Dataset entries:
============
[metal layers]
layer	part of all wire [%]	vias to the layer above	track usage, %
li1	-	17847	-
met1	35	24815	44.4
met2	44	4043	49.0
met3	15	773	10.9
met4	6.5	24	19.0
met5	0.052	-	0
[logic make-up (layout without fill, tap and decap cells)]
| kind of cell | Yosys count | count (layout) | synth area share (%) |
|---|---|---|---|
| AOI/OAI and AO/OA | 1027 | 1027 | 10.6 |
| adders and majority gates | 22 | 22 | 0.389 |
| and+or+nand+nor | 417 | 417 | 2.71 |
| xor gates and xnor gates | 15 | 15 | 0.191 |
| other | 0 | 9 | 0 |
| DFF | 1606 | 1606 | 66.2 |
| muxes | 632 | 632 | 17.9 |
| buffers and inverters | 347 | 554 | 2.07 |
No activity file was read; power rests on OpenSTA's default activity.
===== src/include/conv_defs.svh =====
`ifndef CONV_DEFS_SVH
`define CONV_DEFS_SVH

////////////////////////////////////////////////////////////
// layer geometry
////////////////////////////////////////////////////////////

`define CONV_IFM_SIZE       8
`define CONV_KERNEL_SIZE    3
`define CONV_IFM_DEPTH      2
`define CONV_FILTERS        2
`define CONV_OFM_SIZE       (`CONV_IFM_SIZE - `CONV_KERNEL_SIZE + 1)

////////////////////////////////////////////////////////////
// datapath widths
////////////////////////////////////////////////////////////

`define CONV_PIX_W          8
`define CONV_SUM_W          22  // 16 bit products, 9 taps, 2 channels

// pixels held by the line buffer
`define CONV_FIFO_DEPTH     ((`CONV_KERNEL_SIZE - 1) * `CONV_IFM_SIZE + `CONV_KERNEL_SIZE)
`define CONV_MAC_LAT        2

// address widths
`define CONV_IFM_AW  $clog2(`CONV_IFM_DEPTH * `CONV_IFM_SIZE * `CONV_IFM_SIZE)
`define CONV_OFM_AW  $clog2(`CONV_FILTERS * `CONV_OFM_SIZE * `CONV_OFM_SIZE)
`define CONV_WGT_AW  $clog2(`CONV_FILTERS * `CONV_IFM_DEPTH * `CONV_KERNEL_SIZE * `CONV_KERNEL_SIZE)

`endif


===== src/logic/conv_pkg.sv =====
`include "conv_defs.svh"

package conv_pkg;

    typedef logic signed [`CONV_PIX_W-1:0] pix_t;
    typedef logic signed [`CONV_PIX_W-1:0] wgt_t;
    typedef logic signed [`CONV_SUM_W-1:0] sum_t;

    typedef logic [`CONV_IFM_AW-1:0] ifm_addr_t;    // channel major
    typedef logic [`CONV_OFM_AW-1:0] ofm_addr_t;    // filter major
    typedef logic [`CONV_WGT_AW-1:0] wgt_addr_t;    // filter, channel, row, column

    // K*K window, element r*K+c
    typedef struct packed {
        pix_t [`CONV_KERNEL_SIZE*`CONV_KERNEL_SIZE-1:0] pix;
    } window_t;

    // output write tag, travels beside the window
    typedef struct packed {
        ofm_addr_t addr;
        logic      first;  // first channel, overwrite
        logic      last;   // last channel, relu
    } ofm_wr_t;

    typedef enum logic [1:0] {IDLE, READ, FINISH, HOLD} ctrl_state_e;

    typedef enum logic [1:0] {FILL, READY, SKIP} win_state_e;

endpackage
============
Assignment:
Count the lines in the records above that contain "gates", please, and give the number without any other words.

Reply:
2